02 November 2009

Hey Global Warmists, How About Spending Money Where It Can Actually Save Lives?

If the climate change movement were actually about saving lives, then they would welcome cost/benefit analysis of their programs. But it's not.

For most of those in control of the climate change agenda, it's about control & power and making money. It is, for them, a way to reorder economies and society according to their vision of the world.

Bjorn Lomborg has a great piece in today's WSJ about the good just a fraction of the world's 'stop climate change' money could do for people dying of malaria in sub-Saharan Africa.
Ask what he wants to see foreign donors' money spent on, and he is quick to answer: better health care. When he is asked about global warming, Mr. Samson responds: "I have heard about it, but I don't even know how it would affect me. If I die from malaria tomorrow, why should I care about global warming?"

In the West, campaigners for carbon regulations point out that global warming will increase the number of malaria victims. This is often used as an argument for drastic, immediate carbon cuts.

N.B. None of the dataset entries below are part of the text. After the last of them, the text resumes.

This design comes from an exercise in tuning for small area and a short achievable clock period on the open sky130 flow, not from production work.
The RTL was checked by simulation tests, not by an equivalence proof against the original design.
Power and IR drop assume default switching activity.

// singlecycle
module singlecycle (
    input  logic        i_clk, i_reset,
    input  logic [31:0] i_io_sw,
    input  logic [31:0] i_instr,
    output logic [31:0] o_pc_debug,
    output logic [31:0] o_io_ledr,
    output logic [31:0] o_io_ledg,
    output logic [31:0] o_io_lcd,
    output logic [31:0] o_io_hex0, o_io_hex1, o_io_hex2, o_io_hex3,
    output logic [31:0] o_io_hex4, o_io_hex5, o_io_hex6, o_io_hex7
);
Size: roughly 10000 cells after synthesis, roughly 450 I/O pins, roughly 150000 um^2 of cells after synthesis.
clock: 30.0 ns
lec_check: 0
cap_margin: 35
core_margin: 2
core_utilization: 30
place_density: 0.62
slew_margin: 35
synth_hierarchical: 1
standard.sh (not shown) runs the stock make flow with config.mk's settings and CLKGATE_MAP_FILE= SYNTH_SCRIPT=/design/flow/synth_recipe.tcl, a recipe that flattens the netlist after the stock synthesis.
==> flow/flow/run.sh <==
#!/bin/bash
# Layout flow: the standard ORFS flow (standard.sh) with these changes:
#  - repair_timing aims at 21 ns of setup slack, so the resizer sizes and buffers
#    the critical paths instead of stopping once the 30 ns clock is met;
#  - clock tree sinks are clustered 25 to a buffer and CTS adds no dummy loads;
#  - ports are buffered with buf_1 cells.
# The synthesis, floorplan, power grid, SDC and clock period are the standard ones.
set -euo pipefail
export SETUP_SLACK_MARGIN=21
export CTS_ARGS="-sink_clustering_enable -repair_clock_nets -sink_clustering_size 25 -sink_clustering_max_diameter 100 -dont_use_dummy_load"
export BUFFER_PORTS_ARGS="-buffer_cell sky130_fd_sc_hd__buf_1"
bash standard.sh > standard.log 2>&1
The baseline produced a clean layout.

Warmer, wetter weather will improve conditions for the malaria parasite. Most estimates suggest that global warming will put 3% more of the Earth's population at risk of catching malaria by 2100. If we invest in the most efficient, global carbon cuts—designed to keep temperature rises under two degrees Celsius—we would spend a massive $40 trillion a year by 2100. In the best case scenario, we would reduce the at-risk population by only 3%.

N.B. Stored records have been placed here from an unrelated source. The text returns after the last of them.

Background: an optimization exercise with open tools, aiming at small area, a short achievable clock period and few clock cycles per item. Do not read the settings as production practice.
In this exercise RTL edits were held to simulation tests only and were not proved equivalent to the original.

## job 101
==> flow/design.v (excerpt) <==
module EC_TOP(
    clk, rst_n, in_valid,
    in_Px, in_Py, in_Qx, in_Qy, in_prime, in_a,
    out_valid, out_Rx, out_Ry
);
==> flow/config.mk <==
export PLATFORM = sky130hd
export DESIGN_NAME = EC_TOP
export DESIGN_NICKNAME = EC_TOP
export VERILOG_FILES = /design/flow/design.v
export SDC_FILE = /design/flow/constraint.sdc
export NUM_CORES = 4
export LEC_CHECK = 0
export ABC_AREA = 1
export CAP_MARGIN = 20
export CORE_MARGIN = 2
export CORE_UTILIZATION = 55
export CTS_BUF_LIST = sky130_fd_sc_hd__clkbuf_8
export SLEW_MARGIN = 20
export SETUP_SLACK_MARGIN = 33.0
export BUFFER_PORTS_ARGS = -buffer_cell sky130_fd_sc_hd__buf_1
==> flow/constraint.sdc <==
create_clock -name core_clock -period 44.0 [get_ports {clk}]
set_input_delay 8.8000 -clock core_clock [delete_from_list [all_inputs] [get_ports {clk}]]
set_output_delay 8.8000 -clock core_clock [all_outputs]
set_load 0.01 [all_outputs]
standard.sh (not shown) runs the stock make flow with config.mk's settings and CLKGATE_MAP_FILE= SYNTH_SCRIPT=/design/flow/synth_recipe.tcl, a recipe that flattens the netlist after the stock synthesis.
==> flow/flow/run.sh <==
#!/bin/bash
set -euo pipefail
TARGET_NS=$(cat flow/target_ns)
MARGIN=$(python3 -c "print(round(${FLOW_PERIOD_NS} - ${TARGET_NS}, 3))")
echo "export SETUP_SLACK_MARGIN = ${MARGIN}" >> config.mk
echo "export BUFFER_PORTS_ARGS = -buffer_cell sky130_fd_sc_hd__buf_1" >> config.mk
bash standard.sh > standard_make.log 2>&1
==> flow/flow/target_ns <==
11.0
No stage failed in job 101, and the final checks on the layout all came back clean.
Testbench counts of job 101, summed over its fixed seeds: cycles 95,992, items 16,000.
### job 101 -> job 102
Settings: SETUP_SLACK_MARGIN now 32.6, was 33.0.
==> flow/flow/target_ns <==
11.4
## What came out
Job 102 finished all stages; the layout is clean.
Job 102 vs. job 101: clock-pin slew on the worst setup and hold paths essentially unchanged, average wire length per cell after detail routing increased by 1.6% relative to the old numbers.
NOTE footprint of the multi-input gates job 101->job 102 decreased slightly
Job 101 was larger in final cell area than job 102.
Between job 101 and job 102, the flow reports non-clock buffer count decreasing by more than 10%.
Job 102: ratio of final minimum period to clock period higher than job 101
Compared job 102 vs job 101, and path depth of the worst reg2reg path is down in job 102.
Delta (job 102 minus job 101): clock skew about even, fraction of area in registers rose 0.33 points.

---

EC_TOP again, from the RTL that the note above started with.
Design EC_TOP, start of the top module:
module EC_TOP(
    clk, rst_n, in_valid,
    in_Px, in_Py, in_Qx, in_Qy, in_prime, in_a,
    out_valid, out_Rx, out_Ry
);
    input clk, rst_n, in_valid;
    input [6-1:0] in_Px, in_Py, in_Qx, in_Qy, in_prime, in_a;
    output reg out_valid;
    output reg [6-1:0] out_Rx, out_Ry;
    reg c1, c2, c3, c4;
    always @(posedge clk or negedge rst_n) begin
        if (!rst_n) begin
            c1 <= 1'b0; c2 <= 1'b0; c3 <= 1'b0; c4 <= 1'b0; out_valid <= 1'b0;
        end else begin
            c1 <= in_valid;
            c2 <= c1;
            c3 <= c2;
            c4 <= c3;
            out_valid <= c4;
        end
    end
    wire      in_dbl = (in_Px == in_Qx);
    reg [5:0] p, px, qx, npy;
    always @(posedge clk) begin
        if (in_valid) begin
            p   <= in_prime;
            px  <= in_Px;
            qx  <= in_Qx;
            npy <= in_prime - in_Py;
        end
    end
    reg [5:0] cq;                
    reg       dbl, cadd;         
    always @(posedge clk) begin
        cq   <= !in_valid ? 6'd0 : in_dbl ? in_a : in_Qy;
        dbl  <= in_dbl;
        cadd <= in_valid & !in_dbl;
    end
    wire [7:0] d    = dbl ? ({2'b0, p} - {1'b0, npy, 1'b0}) : ({2'b0, qx} - {2'b0, px});
    wire       dneg = d[7];
    wire [5:0] dabs = dneg ? (6'd0 - d[5:0]) : d[5:0];
    wire [6:0] dcmp = {1'b0, p} - {dabs, 1'b0};         
    wire       fold = dcmp[6];
    wire [5:0] xh   = fold ? (p - dabs) : dabs;
    wire [5:0] jh;
    INV_IP u_inv (.p(p), .x(xh[4:0]), .y(jh));
    wire [5:0] jv   = (dneg ^ fold) ? (p - jh) : jh;
    reg  [7:0] ra;               
    reg  [5:0] rb;               
    wire [7:0] k3a = {1'b0, p, 1'b0};
    wire [7:0] k3b = {2'b11, ~px};
    wire [7:0] k3c = {2'b11, ~qx};
    wire [7:0] k3s;
    EC_RCA #(8) u_k3 (.a(k3a ^ k3b ^ k3c), .b({((k3a & k3b) | (k3a & k3c) | (k3b & k3c)), 1'b0}),
                      .ci(1'b1), .s(k3s));
    wire [6:0] k3  = k3s[6:0] + 7'd1;
  ...
clock: 44.0 ns
lec_check: 0
abc_area: 1
cap_margin: 5
core_margin: 2
core_utilization: 55
cts_buf_list: sky130_fd_sc_hd__clkbuf_8
slew_margin: 5
setup_slack_margin: 32.8
buffer_ports_args: -buffer_cell sky130_fd_sc_hd__buf_1
==> flow/flow/target_ns <==
11.2
Scripts as last shown in full above: flow/flow/run.sh
Testbench counts at the start, summed over its fixed seeds: cycles 95,992, items 16,000.
Next try:
CAP_MARGIN = 20   (was 5)
SLEW_MARGIN = 20   (was 5)
The new run passed the timing, design-rule and antenna checks.
Via count does not change.
Maximum frequency does not change.
Utilization does not change.
Clock-buffer cell count is unchanged.
Hold slack stays the same.
Global-route usage does not change.
Setup slack is unchanged.
Final cell count stays the same.

---

Another version of the RTL of EC_TOP (not shown whole).
Size: ~1700 cells after synthesis, ~63 flip-flops, about 12000 um^2 of cells after synthesis.
Settings: LEC_CHECK=0, ABC_AREA=1, CAP_MARGIN=20, CORE_MARGIN=2, CORE_UTILIZATION=40, CTS_BUF_LIST=sky130_fd_sc_hd__clkbuf_8, SLEW_MARGIN=20, SETUP_SLACK_MARGIN=33.2, BUFFER_PORTS_ARGS=-buffer_cell sky130_fd_sc_hd__buf_1; clock period 44.0 ns.
==> flow/flow/target_ns <==
10.8
Scripts as last shown in full above: flow/flow/run.sh
Testbench counts at the start, summed over its fixed seeds: cycles 95,992, items 16,000.
Then changed:
==> flow/flow/target_ns (replaced) <==
11.2
Settings changed: SETUP_SLACK_MARGIN 33.2 to 32.8.
Result: The new run went through all stages and came out clean. Worst setup slack degrades by 0.16 ns. Flip-flop and latch count stays the same. Synthesized cell count does not change. Critical path depth climbs by 1. Cell area drops slightly. Area after synthesis does not change. Cell count drops slightly.
Then changed:
Settings changed: CORE_UTILIZATION 40 to 55.
What happened:
- flip-flop and latch count is unchanged
- final cell count fell by 5.3%
- global-route usage rose by 7.8 points
- utilization rose by 16 points
- worst setup slack improves by 0.088 ns
- die area fell by 27%
- critical path depth rose by 2
- non-clock buffer count fell by 4
- worst hold slack improves by 0.013 ns

---

Setup of north:
Another version of the RTL of EC_TOP (not shown whole).
Size in the first run: about 1700 cells after synthesis, about 52 I/O pins.
Settings: LEC_CHECK=0, ABC_AREA=1, CAP_MARGIN=20, CORE_MARGIN=2, CORE_UTILIZATION=40, SLEW_MARGIN=20, SETUP_SLACK_MARGIN=32.8, BUFFER_PORTS_ARGS=-buffer_cell sky130_fd_sc_hd__buf_2; clock period 44.0 ns.
==> flow/flow/run.sh <==
#!/bin/bash
set -euo pipefail
TARGET_NS=$(cat flow/target_ns)
MARGIN=$(python3 -c "print(round(${FLOW_PERIOD_NS} - ${TARGET_NS}, 3))")
echo "export SETUP_SLACK_MARGIN = ${MARGIN}" >> config.mk
echo "export BUFFER_PORTS_ARGS = -buffer_cell sky130_fd_sc_hd__buf_2" >> config.mk
bash standard.sh > standard_make.log 2>&1
==> flow/flow/target_ns <==
11.2
north did not stop at any stage, and its layout met the timing, design-rule and antenna checks.
Testbench counts of north, summed over its fixed seeds: cycles 95,992, items 16,000.
Changes in south relative to north:
-- flow/flow/run.sh --
<<< north, line 6
echo "export BUFFER_PORTS_ARGS = -buffer_cell sky130_fd_sc_hd__buf_2" >> config.mk
>>> south, line 6
==> flow/flow/target_ns <==
12.0
-- flow/config.mk --
<<< north, line 13
export SETUP_SLACK_MARGIN = 32.8
export BUFFER_PORTS_ARGS = -buffer_cell sky130_fd_sc_hd__buf_2
>>> south, line 13
export SETUP_SLACK_MARGIN = 32.0
--- outcome ---
- Of south and north, south shows the lower slew at the pin with the worst max-slew slack, with north above it.
- Count of clock-buffer cells in the layout (higher): south
- Core box area came out exactly the same in south and north.
- Cell area after layout, south and north, higher one = north.
The inputs of east differ from those of south as listed below.
-- flow/flow/run.sh --
<<< south, line 6
>>> east, line 6
echo "export BUFFER_PORTS_ARGS = -buffer_cell sky130_fd_sc_hd__buf_1" >> config.mk
==> flow/flow/target_ns <==
11.2
-- flow/config.mk --
<<< south, line 13
export SETUP_SLACK_MARGIN = 32.0
>>> east, line 13
export SETUP_SLACK_MARGIN = 32.8
export BUFFER_PORTS_ARGS = -buffer_cell sky130_fd_sc_hd__buf_1
Findings:
In the metrics for south and east, the one carrying the higher minimum setup slack in the final design is east. Between south and east, the total track usage figures differ only marginally.
The following lists how west was set up differently from east:
-- flow/flow/run.sh --
<<< east, line 6
echo "export BUFFER_PORTS_ARGS = -buffer_cell sky130_fd_sc_hd__buf_1" >> config.mk
>>> west, line 6
-- flow/config.mk --
<<< east, line 14
export BUFFER_PORTS_ARGS = -buffer_cell sky130_fd_sc_hd__buf_1
>>> west, line 14
- Delta (west minus east): top achievable clock speed did not really move, wire length -about 1%, fraction of standard cell area in multi-input logic -1.7 points, non-clock buffer count in the final layout shows an increase of about 6.5%, fraction of final layout cells sized beyond drive strength 1 up 0.38 points.
- Diff east -> west: area added between synthesis and finish increased by 2.6 points relative to the old numbers; quantity of I/O buffers inserted on ports closely matched the old numbers; number of global-route vias before repair increased by 67 relative to the old numbers.
- Summary of west over east: half-perimeter wire length after detailed placement went down.
- A worst setup path endpoint of ra[3]$_DFF_P_ is what west shows, while rb[1]$_DFF_P_ belongs to east.
For middle, these inputs were changed with respect to west:
==> flow/flow/target_ns <==
10.5
-- flow/config.mk --
<<< west, line 13
export SETUP_SLACK_MARGIN = 32.8
>>> middle, line 13
export SETUP_SLACK_MARGIN = 33.5
Findings:
Compared with west, middle shows length in cells of the worst reg-to-reg path higher by about 9%.
On final net count, middle and west are neck and neck.
First-iteration DRC count (middle / west): 0.917
| length of routed met3 wiring | middle vs west | about 6% lower |
Final design area excluding fillers: middle and west compared, higher one is middle
Density: middle denser than west
On via count, middle tracks west almost exactly.
Changes observed in middle relative to west: number of signal-net buffers in the layout increased by 1 relative to the old numbers, total length of routed wires moved down, delay of the slowest critical-path stage shows no meaningful change.

[port drivers added, routing unchanged]
The results above use ideal ports. As a check the final layouts listed here were re-extracted and re-timed, cells and wires unchanged. Step 1 assumes that a clkbuf_16 drives the clock port and a buf_2 every other input. Step 2 adds t to the input delays and takes it off the output delays; t is the mean of the earliest and latest rising clock arrival at the registers after step 1. Input paths then give back, and output paths get back, about the clock's delay inside the block. a / b / c = ideal ports / drivers / drivers and shift; a / b = the first two.
| run | shift t [ns] | setup WS [ns] | worst setup path at the end | slew at the worst register clock pin (ns) |
|---|---|---|---|---|
| job 101 | 0.397 | 32.947 / 32.947 / 32.947 | register to register | 0.09 / 0.09 |
| job 102 | 0.404 | 32.879 / 32.879 / 32.879 | register to register | 0.10 / 0.10 |
| the first run of note 2 | 0.411 | 32.998 / 32.998 / 32.998 | register to register | 0.09 / 0.09 |
| the second run of note 2 | 0.411 | 32.998 / 32.998 / 32.998 | register to register | 0.09 / 0.09 |
| the first run of note 3 | 0.418 | 32.923 / 32.923 / 32.923 | register to register | 0.10 / 0.10 |
| the second run of note 3 | 0.403 | 32.763 / 32.763 / 32.763 | register to register | 0.09 / 0.09 |
| the third run of note 3 | 0.394 | 32.851 / 32.851 / 32.851 | register to register | 0.09 / 0.09 |
| north | 0.386 | 32.812 / 32.812 / 32.812 | register to register | 0.07 / 0.07 |
| south | 0.385 | 32.509 / 32.509 / 32.509 | register to register | 0.07 / 0.07 |
| east | 0.382 | 32.879 / 32.879 / 32.879 | register to register | 0.06 / 0.06 |
| west | 0.389 | 32.862 / 32.862 / 32.862 | register to register | 0.07 / 0.07 |
| middle | 0.383 | 32.653 / 32.653 / 32.653 | register to register | 0.07 / 0.07 |
After both steps every run listed still meets setup and hold.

In comparison, research commissioned by the Copenhagen Consensus Center shows that spending $3 billion annually on mosquito nets, environmentally safe indoor DDT sprays, and subsidies for effective new combination therapies could halve the number of those infected with malaria within one decade. For the money it takes to save one life with carbon cuts, smarter policies could save 78,000 lives. Mr. Samson has not done these calculations, but for him it is simple: "First things first," he says. Malaria "is here right now and it kills a lot of people every day."

Malaria is only weakly related to temperature; it is strongly related to poverty. It has risen in sub-Saharan Africa over the past 20 years not because of global warming, but because of failing medical response. The mainstay treatment, chloroquine, is becoming less and less effective. The malaria parasite is becoming resistant, and there is a need for new, effective combination treatments based on artemisinin, which is unfortunately about 10 times more expensive.
The extremists in the environmental movement have made no secret of their desire to see global population decline. To them, it is a necessary part of getting in line with the fickle demands of Mother Gaia.

To them, the sick and dying in places like Africa are only useful insomuch as they help them further their own agenda.

Once it is shown (as in Lomborg's article) that their anti-civilizational approaches to stopping climate change are more about reordering society than they are about saving human lives, then it's on to the next justification.

I find it ironic that the group arguing for science, ignores all rationality when deciding what to do about the supposed climate change consensus.